- [Records from a data source]:
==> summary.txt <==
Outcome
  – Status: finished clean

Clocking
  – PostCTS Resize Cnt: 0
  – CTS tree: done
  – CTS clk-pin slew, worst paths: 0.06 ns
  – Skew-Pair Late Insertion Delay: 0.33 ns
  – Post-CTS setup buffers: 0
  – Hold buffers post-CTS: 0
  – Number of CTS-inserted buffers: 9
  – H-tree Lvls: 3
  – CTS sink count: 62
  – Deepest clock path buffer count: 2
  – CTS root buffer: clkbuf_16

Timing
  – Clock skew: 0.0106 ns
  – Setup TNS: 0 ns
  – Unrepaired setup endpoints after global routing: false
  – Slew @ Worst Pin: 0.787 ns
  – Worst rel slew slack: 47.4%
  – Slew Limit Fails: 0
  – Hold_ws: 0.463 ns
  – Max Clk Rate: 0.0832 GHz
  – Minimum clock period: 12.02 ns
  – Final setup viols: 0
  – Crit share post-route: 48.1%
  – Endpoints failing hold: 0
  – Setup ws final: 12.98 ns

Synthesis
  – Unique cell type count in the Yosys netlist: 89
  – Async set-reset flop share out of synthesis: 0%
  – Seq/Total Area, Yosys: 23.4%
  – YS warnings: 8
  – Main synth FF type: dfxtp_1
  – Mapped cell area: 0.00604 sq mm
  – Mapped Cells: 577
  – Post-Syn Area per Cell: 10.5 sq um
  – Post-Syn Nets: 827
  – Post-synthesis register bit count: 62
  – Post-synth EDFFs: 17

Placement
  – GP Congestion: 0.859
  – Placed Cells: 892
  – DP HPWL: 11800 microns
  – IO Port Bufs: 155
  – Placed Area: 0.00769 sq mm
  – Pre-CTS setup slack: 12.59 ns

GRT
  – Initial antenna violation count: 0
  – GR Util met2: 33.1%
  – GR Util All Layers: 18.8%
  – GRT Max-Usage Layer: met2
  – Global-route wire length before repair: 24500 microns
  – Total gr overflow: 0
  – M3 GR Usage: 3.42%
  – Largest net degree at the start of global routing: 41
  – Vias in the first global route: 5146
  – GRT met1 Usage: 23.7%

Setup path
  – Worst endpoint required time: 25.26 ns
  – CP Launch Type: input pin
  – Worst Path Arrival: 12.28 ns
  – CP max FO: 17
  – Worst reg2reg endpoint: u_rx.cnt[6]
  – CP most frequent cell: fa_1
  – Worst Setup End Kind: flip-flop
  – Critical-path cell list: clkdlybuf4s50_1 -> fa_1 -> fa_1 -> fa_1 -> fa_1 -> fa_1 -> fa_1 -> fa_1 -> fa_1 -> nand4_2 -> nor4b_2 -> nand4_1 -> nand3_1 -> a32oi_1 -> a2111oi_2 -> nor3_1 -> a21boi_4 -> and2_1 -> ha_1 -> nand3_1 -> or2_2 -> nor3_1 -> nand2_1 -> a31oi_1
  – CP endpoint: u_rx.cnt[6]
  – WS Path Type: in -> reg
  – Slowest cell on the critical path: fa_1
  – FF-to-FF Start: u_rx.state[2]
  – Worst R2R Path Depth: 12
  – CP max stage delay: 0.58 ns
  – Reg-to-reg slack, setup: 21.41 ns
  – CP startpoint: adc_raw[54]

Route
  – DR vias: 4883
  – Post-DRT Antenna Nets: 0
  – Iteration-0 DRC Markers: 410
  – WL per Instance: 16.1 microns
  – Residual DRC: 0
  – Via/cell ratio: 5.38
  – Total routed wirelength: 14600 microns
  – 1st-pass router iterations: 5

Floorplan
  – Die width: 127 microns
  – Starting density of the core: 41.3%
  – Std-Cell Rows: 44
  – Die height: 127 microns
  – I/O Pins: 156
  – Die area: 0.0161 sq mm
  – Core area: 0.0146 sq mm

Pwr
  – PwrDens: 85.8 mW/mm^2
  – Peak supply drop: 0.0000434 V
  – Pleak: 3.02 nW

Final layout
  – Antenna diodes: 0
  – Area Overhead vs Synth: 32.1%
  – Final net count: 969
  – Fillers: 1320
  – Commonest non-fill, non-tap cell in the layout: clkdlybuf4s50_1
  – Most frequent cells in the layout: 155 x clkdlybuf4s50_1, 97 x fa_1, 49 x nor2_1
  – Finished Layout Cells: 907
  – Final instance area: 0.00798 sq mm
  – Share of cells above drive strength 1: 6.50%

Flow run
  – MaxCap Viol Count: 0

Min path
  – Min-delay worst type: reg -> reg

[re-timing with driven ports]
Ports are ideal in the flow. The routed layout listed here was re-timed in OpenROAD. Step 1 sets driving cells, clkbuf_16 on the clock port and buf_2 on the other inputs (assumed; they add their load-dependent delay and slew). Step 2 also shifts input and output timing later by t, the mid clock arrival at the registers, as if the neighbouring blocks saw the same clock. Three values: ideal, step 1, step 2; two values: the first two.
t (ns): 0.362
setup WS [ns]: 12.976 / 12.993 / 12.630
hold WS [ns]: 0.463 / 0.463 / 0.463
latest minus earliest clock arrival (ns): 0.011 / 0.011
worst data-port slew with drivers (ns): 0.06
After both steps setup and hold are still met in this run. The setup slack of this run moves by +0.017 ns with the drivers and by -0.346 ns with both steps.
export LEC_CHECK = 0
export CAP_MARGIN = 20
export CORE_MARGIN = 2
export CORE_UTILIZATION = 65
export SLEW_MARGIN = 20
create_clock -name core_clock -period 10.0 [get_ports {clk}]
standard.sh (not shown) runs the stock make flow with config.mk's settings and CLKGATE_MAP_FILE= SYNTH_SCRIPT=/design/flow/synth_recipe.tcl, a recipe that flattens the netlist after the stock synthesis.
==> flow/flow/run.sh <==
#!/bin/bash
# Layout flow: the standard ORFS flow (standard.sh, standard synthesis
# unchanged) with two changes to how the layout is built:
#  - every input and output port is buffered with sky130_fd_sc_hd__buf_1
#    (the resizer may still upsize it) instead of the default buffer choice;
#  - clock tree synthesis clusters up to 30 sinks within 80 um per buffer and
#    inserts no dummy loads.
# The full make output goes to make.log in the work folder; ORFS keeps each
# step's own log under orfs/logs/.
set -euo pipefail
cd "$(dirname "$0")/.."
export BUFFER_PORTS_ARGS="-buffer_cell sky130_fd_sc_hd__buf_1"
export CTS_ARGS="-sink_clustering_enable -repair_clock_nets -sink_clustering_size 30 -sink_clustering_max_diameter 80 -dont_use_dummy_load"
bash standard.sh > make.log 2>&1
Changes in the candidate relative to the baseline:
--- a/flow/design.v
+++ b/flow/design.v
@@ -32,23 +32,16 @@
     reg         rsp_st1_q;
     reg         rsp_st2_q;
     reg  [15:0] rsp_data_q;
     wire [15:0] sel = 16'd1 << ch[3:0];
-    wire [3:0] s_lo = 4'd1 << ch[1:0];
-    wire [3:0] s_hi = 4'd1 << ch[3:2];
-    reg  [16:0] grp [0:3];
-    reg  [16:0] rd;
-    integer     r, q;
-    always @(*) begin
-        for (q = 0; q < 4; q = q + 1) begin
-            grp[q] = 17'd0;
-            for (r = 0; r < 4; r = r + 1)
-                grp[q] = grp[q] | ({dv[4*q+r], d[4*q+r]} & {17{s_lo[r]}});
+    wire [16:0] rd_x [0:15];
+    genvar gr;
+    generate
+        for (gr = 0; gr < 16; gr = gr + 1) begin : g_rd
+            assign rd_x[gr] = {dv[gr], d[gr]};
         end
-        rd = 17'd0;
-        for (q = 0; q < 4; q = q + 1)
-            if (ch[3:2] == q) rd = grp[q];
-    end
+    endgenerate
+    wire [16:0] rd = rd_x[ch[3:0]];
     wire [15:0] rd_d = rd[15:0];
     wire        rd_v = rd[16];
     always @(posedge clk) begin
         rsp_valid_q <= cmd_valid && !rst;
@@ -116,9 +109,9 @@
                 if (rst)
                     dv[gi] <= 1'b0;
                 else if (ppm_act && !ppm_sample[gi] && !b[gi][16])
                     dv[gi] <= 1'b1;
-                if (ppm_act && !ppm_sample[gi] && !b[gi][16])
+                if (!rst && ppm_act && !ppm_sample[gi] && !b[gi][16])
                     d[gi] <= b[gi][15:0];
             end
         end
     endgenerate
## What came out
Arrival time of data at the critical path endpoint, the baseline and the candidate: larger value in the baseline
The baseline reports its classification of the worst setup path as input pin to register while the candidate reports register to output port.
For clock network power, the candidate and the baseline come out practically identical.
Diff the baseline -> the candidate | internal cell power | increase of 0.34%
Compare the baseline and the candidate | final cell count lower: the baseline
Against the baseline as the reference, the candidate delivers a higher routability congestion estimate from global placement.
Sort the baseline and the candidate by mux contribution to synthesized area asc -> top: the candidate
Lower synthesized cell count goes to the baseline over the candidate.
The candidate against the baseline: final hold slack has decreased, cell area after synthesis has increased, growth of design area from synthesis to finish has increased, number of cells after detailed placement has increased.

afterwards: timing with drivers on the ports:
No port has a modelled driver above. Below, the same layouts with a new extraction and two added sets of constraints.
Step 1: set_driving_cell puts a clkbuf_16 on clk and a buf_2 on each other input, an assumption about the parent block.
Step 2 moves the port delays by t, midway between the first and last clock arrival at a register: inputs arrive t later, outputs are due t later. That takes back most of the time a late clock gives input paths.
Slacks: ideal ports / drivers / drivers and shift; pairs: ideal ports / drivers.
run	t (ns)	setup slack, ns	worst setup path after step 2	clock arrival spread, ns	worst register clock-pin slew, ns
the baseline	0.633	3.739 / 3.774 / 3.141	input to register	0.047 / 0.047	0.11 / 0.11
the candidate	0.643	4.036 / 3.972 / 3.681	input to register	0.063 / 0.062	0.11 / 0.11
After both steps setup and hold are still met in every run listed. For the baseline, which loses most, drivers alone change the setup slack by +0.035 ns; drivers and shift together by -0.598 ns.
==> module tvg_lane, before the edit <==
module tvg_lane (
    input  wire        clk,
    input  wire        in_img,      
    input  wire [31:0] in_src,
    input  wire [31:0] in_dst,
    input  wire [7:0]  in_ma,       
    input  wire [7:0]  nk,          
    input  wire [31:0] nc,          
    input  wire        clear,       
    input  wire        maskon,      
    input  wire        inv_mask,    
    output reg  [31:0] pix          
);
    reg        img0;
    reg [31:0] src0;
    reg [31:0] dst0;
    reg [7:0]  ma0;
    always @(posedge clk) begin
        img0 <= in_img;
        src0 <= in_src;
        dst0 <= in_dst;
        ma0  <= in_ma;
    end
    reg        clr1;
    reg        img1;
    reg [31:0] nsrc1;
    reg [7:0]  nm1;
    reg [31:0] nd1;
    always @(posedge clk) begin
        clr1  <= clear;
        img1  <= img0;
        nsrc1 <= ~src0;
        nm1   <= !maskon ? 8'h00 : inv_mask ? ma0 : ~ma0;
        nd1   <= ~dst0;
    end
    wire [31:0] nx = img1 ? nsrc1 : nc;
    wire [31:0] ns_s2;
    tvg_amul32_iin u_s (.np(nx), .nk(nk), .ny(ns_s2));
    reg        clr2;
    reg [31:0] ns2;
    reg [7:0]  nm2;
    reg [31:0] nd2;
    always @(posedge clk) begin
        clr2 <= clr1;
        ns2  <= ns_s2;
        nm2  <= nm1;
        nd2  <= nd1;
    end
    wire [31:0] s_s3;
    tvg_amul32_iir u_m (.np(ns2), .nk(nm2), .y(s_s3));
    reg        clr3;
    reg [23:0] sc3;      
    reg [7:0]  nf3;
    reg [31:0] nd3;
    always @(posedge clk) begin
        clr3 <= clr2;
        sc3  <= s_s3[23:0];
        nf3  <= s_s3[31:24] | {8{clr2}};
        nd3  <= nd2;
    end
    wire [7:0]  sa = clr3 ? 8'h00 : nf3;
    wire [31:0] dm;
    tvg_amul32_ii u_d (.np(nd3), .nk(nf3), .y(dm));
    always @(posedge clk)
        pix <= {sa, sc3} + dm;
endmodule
Source: an optimization exercise on an open RTL-to-GDS flow (aim: small area). Production flows keep margins and buffers that such runs may drop.
RTL that was checked went through simulation tests only; none was proved equivalent to the original.
The RTL of runs 3 to 5 was laid out without a check of its function.
Power and IR drop assume default switching activity.

## design/flow/config.mk

```make
export PLATFORM = sky130hd
export DESIGN_NAME = pfe
export DESIGN_NICKNAME = pfe
export VERILOG_FILES = /design/flow/design.v
export SDC_FILE = /design/flow/constraint.sdc
export NUM_CORES = 4
export LEC_CHECK = 0
export CAP_MARGIN = 20
export CORE_MARGIN = 2
export CORE_UTILIZATION = 70
export CTS_CLUSTER_DIAMETER = 100
export CTS_CLUSTER_SIZE = 30
export SLEW_MARGIN = 20
```

## design/flow/constraint.sdc

```tcl
create_clock -name core_clock -period 17.0 [get_ports {clk}]
set_input_delay 3.4000 -clock core_clock [delete_from_list [all_inputs] [get_ports {clk}]]
set_output_delay 3.4000 -clock core_clock [all_outputs]
set_load 0.01 [all_outputs]
```
From an optimization exercise on the open Yosys and OpenROAD flow, aimed at small area and a short achievable clock period; shortcuts taken in it are not production practice. Function was checked by simulation only, so behaviour that the tests miss may differ from the original.

==> flow/design.v (outline; a module is shown in full before it is edited, if it fits) <==
// module tgb_cos_rom: 75 lines
// module tgb_chan_trial: 130 lines
// module tgb_mac: 375 lines
// module tgb_nzmul: 248 lines
// module tgb_qchan: 211 lines
// module tgb_iqsum: 100 lines
module tgb_chan_trial (
    input  wire               clk,
    input  wire               rst,         
    input  wire               scheme,      
    input  wire [3:0]         sps,         
    input  wire [7:0]         phase_inc,   
    input  wire [7:0]         sigma,       
    input  wire               start,       
    input  wire               s_valid,
    input  wire [1:0]         sym_i,       
    input  wire [1:0]         sym_q,       
    input  wire signed [9:0]  noise,       
    output reg                r_valid,
    output wire signed [25:0] r_stat_i,
    output wire signed [25:0] r_stat_q,
    output wire               r_dec_i,     
    output wire               r_dec_q,
    output wire [15:0]        r_errs
);
  // ...
==> flow/run.sh <==
#!/bin/bash
# synth_recipe.tcl (not shown) runs the flow's synth.tcl, then flattens the netlist and writes it again
# the make line also repeats each setting of config.mk as NAME=value (left out here)
make -C /OpenROAD-flow-scripts/flow DESIGN_CONFIG=/design/flow/config.mk WORK_HOME=/design/flow/orfs CLKGATE_MAP_FILE= SYNTH_SCRIPT=/design/flow/synth_recipe.tcl finish
==> flow/config.mk <==
export PLATFORM = sky130hd
export DESIGN_NAME = tgb_chan_trial
export DESIGN_NICKNAME = tgb_chan_trial
export VERILOG_FILES = /design/flow/design.v
export SDC_FILE = /design/flow/constraint.sdc
export NUM_CORES = 4
export LEC_CHECK = 0
export CAP_MARGIN = 20
export CORE_MARGIN = 2
export CORE_UTILIZATION = 40
export SLEW_MARGIN = 20
==> flow/constraint.sdc <==
create_clock -name core_clock -period 30.0 [get_ports {clk}]
set_input_delay 6.0000 -clock core_clock [delete_from_list [all_inputs] [get_ports {clk}]]
set_output_delay 6.0000 -clock core_clock [all_outputs]
set_load 0.01 [all_outputs]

- [DIRECTIONS]: Which lines belong in the answer? Exactly those from the first line of the entries through the line holding "Yosys netlist: 89", inclusive, copied unchanged.

- [FINISHED EXERCISE]:
==> summary.txt <==
Outcome
  – Status: finished clean

Clocking
  – PostCTS Resize Cnt: 0
  – CTS tree: done
  – CTS clk-pin slew, worst paths: 0.06 ns
  – Skew-Pair Late Insertion Delay: 0.33 ns
  – Post-CTS setup buffers: 0
  – Hold buffers post-CTS: 0
  – Number of CTS-inserted buffers: 9
  – H-tree Lvls: 3
  – CTS sink count: 62
  – Deepest clock path buffer count: 2
  – CTS root buffer: clkbuf_16

Timing
  – Clock skew: 0.0106 ns
  – Setup TNS: 0 ns
  – Unrepaired setup endpoints after global routing: false
  – Slew @ Worst Pin: 0.787 ns
  – Worst rel slew slack: 47.4%
  – Slew Limit Fails: 0
  – Hold_ws: 0.463 ns
  – Max Clk Rate: 0.0832 GHz
  – Minimum clock period: 12.02 ns
  – Final setup viols: 0
  – Crit share post-route: 48.1%
  – Endpoints failing hold: 0
  – Setup ws final: 12.98 ns

Synthesis
  – Unique cell type count in the Yosys netlist: 89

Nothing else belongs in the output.